(Exercise):
Show every line of the data that contains the string "else".

(Data for processing):
**src/rtl/ifp_pkg.sv**
```systemverilog
package ifp_pkg;
   localparam int SLOT_N = 10;
   localparam int IDX_W  = $clog2(SLOT_N + 1);
   // slot order is behaviour: lower index is written first
   localparam int S_GS = 0, S_FS = 1, S_DS = 2, S_ES = 3, S_OSS = 4,
                  S_OSP = 5, S_FLG = 6, S_CS = 7, S_RIP = 8, S_ERR = 9;
   typedef enum logic {ST_IDLE, ST_REQ} ifp_state_e;
endpackage

```
**src/rtl/ifp_slot_pick.sv**
```systemverilog
module ifp_slot_pick #(
   parameter int N  = 10,
   parameter int IW = 4
) (
   input  logic [N-1:0]  mask_i,
   input  logic [IW-1:0] from_i,
   output logic [IW-1:0] idx_o,
   output logic          found_o
);
   always_comb begin
      idx_o   = '0;
      found_o = 1'b0;
      for (int i = N - 1; i >= 0; i--) begin
         if (mask_i[i] && (i >= int'(from_i))) begin
            idx_o   = IW'(i);
            found_o = 1'b1;
         end
      end
   end
endmodule

```
**src/rtl/ifp_sp_step.sv**
```systemverilog
module ifp_sp_step #(
   parameter int PTR_W  = 32,
   parameter int HALF_W = 16
) (
   input  logic [PTR_W-1:0] ptr_i,
   input  logic [PTR_W-1:0] orig_i,
   input  logic [PTR_W-1:0] base_i,
   input  logic             op32_i,
   input  logic             stk32_i,
   output logic [PTR_W-1:0] dec_o,
   output logic [PTR_W-1:0] addr_o,
   output logic [PTR_W-1:0] merged_o
);
   localparam logic [PTR_W-1:0] STEP_W = PTR_W'(PTR_W / 8);
   localparam logic [PTR_W-1:0] STEP_N = PTR_W'(HALF_W / 8);
   localparam logic [PTR_W-1:0] MASK_N = PTR_W'({HALF_W{1'b1}});

   logic [PTR_W-1:0] mask;
   assign mask     = stk32_i ? '1 : MASK_N;
   assign dec_o    = ptr_i - (op32_i ? STEP_W : STEP_N);
   assign addr_o   = base_i + (ptr_i & mask);
   assign merged_o = (orig_i & ~mask) | (ptr_i & mask);
endmodule

```
**src/rtl/ifp_slot_mux.sv**
```systemverilog
module ifp_slot_mux #(
   parameter int PTR_W  = 32,
   parameter int HALF_W = 16,
   parameter int N      = 10,
   parameter int IW     = 4
) (
   input  logic [N-1:0][PTR_W-1:0] vals_i,
   input  logic [IW-1:0]           idx_i,
   input  logic                    op32_i,
   output logic [PTR_W-1:0]        data_o
);
   logic [PTR_W-1:0] raw;
   assign raw = (int'(idx_i) < N) ? vals_i[idx_i] : '0;

   generate
      if (PTR_W > HALF_W) begin : g_trim
         assign data_o = op32_i ? raw : {{(PTR_W-HALF_W){1'b0}}, raw[HALF_W-1:0]};
      end else begin : g_full
         assign data_o = raw;
      end
   endgenerate
endmodule

```
**src/rtl/irq_frame_pusher.sv**
```systemverilog
module irq_frame_pusher
   import ifp_pkg::*;
#(
   parameter int PTR_W    = 32,
   parameter int HALF_W   = 16,
   parameter int SEL_W    = 16,
   parameter int ACK_WAIT = 64
) (
   input  logic             clk,
   input  logic             rst_n,
   input  logic             start_i,
   input  logic             abort_i,
   input  logic [PTR_W-1:0] sp_i,
   input  logic [PTR_W-1:0] ss_base_i,
   input  logic             stk32_i,
   input  logic             op32_i,
   input  logic             new_stack_i,
   input  logic             v86_i,
   input  logic             err_present_i,
   input  logic             sw_int_i,
   input  logic [SEL_W-1:0] gs_sel_i,
   input  logic [SEL_W-1:0] fs_sel_i,
   input  logic [SEL_W-1:0] ds_sel_i,
   input  logic [SEL_W-1:0] es_sel_i,
   input  logic [SEL_W-1:0] old_ss_sel_i,
   input  logic [PTR_W-1:0] old_sp_i,
   input  logic [PTR_W-1:0] flags_i,
   input  logic [SEL_W-1:0] cs_sel_i,
   input  logic [PTR_W-1:0] next_ip_i,
   input  logic [PTR_W-1:0] cur_ip_i,
   input  logic [PTR_W-1:0] err_code_i,
   output logic             wr_req_o,
   output logic [PTR_W-1:0] wr_addr_o,
   output logic [PTR_W-1:0] wr_data_o,
   output logic             wr_wide_o,
   input  logic             wr_ack_i,
   output logic             done_o,
   output logic             err_o,
   output logic [PTR_W-1:0] sp_o
);
   localparam int CW = $clog2(ACK_WAIT + 1);

   if (PTR_W < 2 * HALF_W) begin : g_chk_ptr
      $error("PTR_W must be at least twice HALF_W");
   end
   if (SEL_W > PTR_W || SEL_W < 1) begin : g_chk_sel
      $error("SEL_W must lie in 1..PTR_W");
   end
   if (ACK_WAIT < 1) begin : g_chk_wait
      $error("ACK_WAIT must be at least 1");
   end

   ifp_state_e                 state_q;
   logic [IDX_W-1:0]           slot_q;
   logic [CW-1:0]              wait_q;
   logic [PTR_W-1:0]           wp_q, orig_q, base_q;
   logic                       op32_q, stk32_q;
   logic [SLOT_N-1:0][PTR_W-1:0] vals_q, vals_d;
   logic [SLOT_N-1:0]          mask_d, mask_q;

   // slot enables from the mode flags
   always_comb begin
      mask_d        = '0;
      mask_d[S_GS]  = op32_i & v86_i;
      mask_d[S_FS]  = op32_i & v86_i;
      mask_d[S_DS]  = op32_i & v86_i;
      mask_d[S_ES]  = op32_i & v86_i;
      mask_d[S_OSS] = new_stack_i;
      mask_d[S_OSP] = new_stack_i;
      mask_d[S_FLG] = 1'b1;
      mask_d[S_CS]  = 1'b1;
      mask_d[S_RIP] = 1'b1;
      mask_d[S_ERR] = err_present_i;
   end

   always_comb begin
      vals_d        = '0;
      vals_d[S_GS]  = PTR_W'(gs_sel_i);
      vals_d[S_FS]  = PTR_W'(fs_sel_i);
      vals_d[S_DS]  = PTR_W'(ds_sel_i);
      vals_d[S_ES]  = PTR_W'(es_sel_i);
      vals_d[S_OSS] = PTR_W'(old_ss_sel_i);
      vals_d[S_OSP] = old_sp_i;
      vals_d[S_FLG] = flags_i;
      vals_d[S_CS]  = PTR_W'(cs_sel_i);
      vals_d[S_RIP] = sw_int_i ? next_ip_i : cur_ip_i;
      vals_d[S_ERR] = err_code_i;
   end

   logic             idle;
   logic [IDX_W-1:0] first_idx, next_idx;
   logic             first_ok, next_ok;
   logic [PTR_W-1:0] dec, addr, merged;

   assign idle = (state_q == ST_IDLE);

   ifp_slot_pick #(.N(SLOT_N), .IW(IDX_W)) u_first (
      .mask_i(mask_d), .from_i('0), .idx_o(first_idx), .found_o(first_ok));

   ifp_slot_pick #(.N(SLOT_N), .IW(IDX_W)) u_next (
      .mask_i(mask_q), .from_i(slot_q + IDX_W'(1)), .idx_o(next_idx), .found_o(next_ok));

   ifp_sp_step #(.PTR_W(PTR_W), .HALF_W(HALF_W)) u_step (
      .ptr_i   (idle ? sp_i : wp_q),
      .orig_i  (orig_q),
      .base_i  (base_q),
      .op32_i  (idle ? op32_i : op32_q),
      .stk32_i (idle ? stk32_i : stk32_q),
      .dec_o   (dec),
      .addr_o  (addr),
      .merged_o(merged));

   ifp_slot_mux #(.PTR_W(PTR_W), .HALF_W(HALF_W), .N(SLOT_N), .IW(IDX_W)) u_mux (
      .vals_i(vals_q), .idx_i(slot_q), .op32_i(op32_q), .data_o(wr_data_o));

   assign wr_req_o  = (state_q == ST_REQ);
   assign wr_addr_o = addr;
   assign wr_wide_o = op32_q;

   always_ff @(posedge clk or negedge rst_n) begin
      if (!rst_n) begin
         state_q <= ST_IDLE;
         slot_q  <= '0;
         wait_q  <= '0;
         wp_q    <= '0;
         orig_q  <= '0;
         base_q  <= '0;
         op32_q  <= 1'b0;
         stk32_q <= 1'b0;
         vals_q  <= '0;
         mask_q  <= '0;
         done_o  <= 1'b0;
         err_o   <= 1'b0;
         sp_o    <= '0;
      end else begin
         done_o <= 1'b0;
         err_o  <= 1'b0;
         case (state_q)
            ST_IDLE: begin
               if (start_i && first_ok) begin
                  state_q <= ST_REQ;
                  slot_q  <= first_idx;
                  wait_q  <= '0;
                  wp_q    <= dec;
                  orig_q  <= sp_i;
                  base_q  <= ss_base_i;
                  op32_q  <= op32_i;
                  stk32_q <= stk32_i;
                  vals_q  <= vals_d;
                  mask_q  <= mask_d;
               end
            end
            default: begin
               if (abort_i) begin
                  state_q <= ST_IDLE;
                  err_o   <= 1'b1;
               end else if (wr_ack_i) begin
                  wait_q <= '0;
                  if (next_ok) begin
                     slot_q <= next_idx;
                     wp_q   <= dec;
                  end else begin
                     state_q <= ST_IDLE;
                     sp_o    <= merged;
                     done_o  <= 1'b1;
                  end
               end else if (wait_q == CW'(ACK_WAIT - 1)) begin
                  state_q <= ST_IDLE;
                  err_o   <= 1'b1;
               end else begin
                  wait_q <= wait_q + CW'(1);
               end
            end
         endcase
      end
   end
endmodule

```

(Response box):
      end else begin : g_full
      end else begin
               end else if (wr_ack_i) begin
                  end else begin
               end else if (wait_q == CW'(ACK_WAIT - 1)) begin
               end else begin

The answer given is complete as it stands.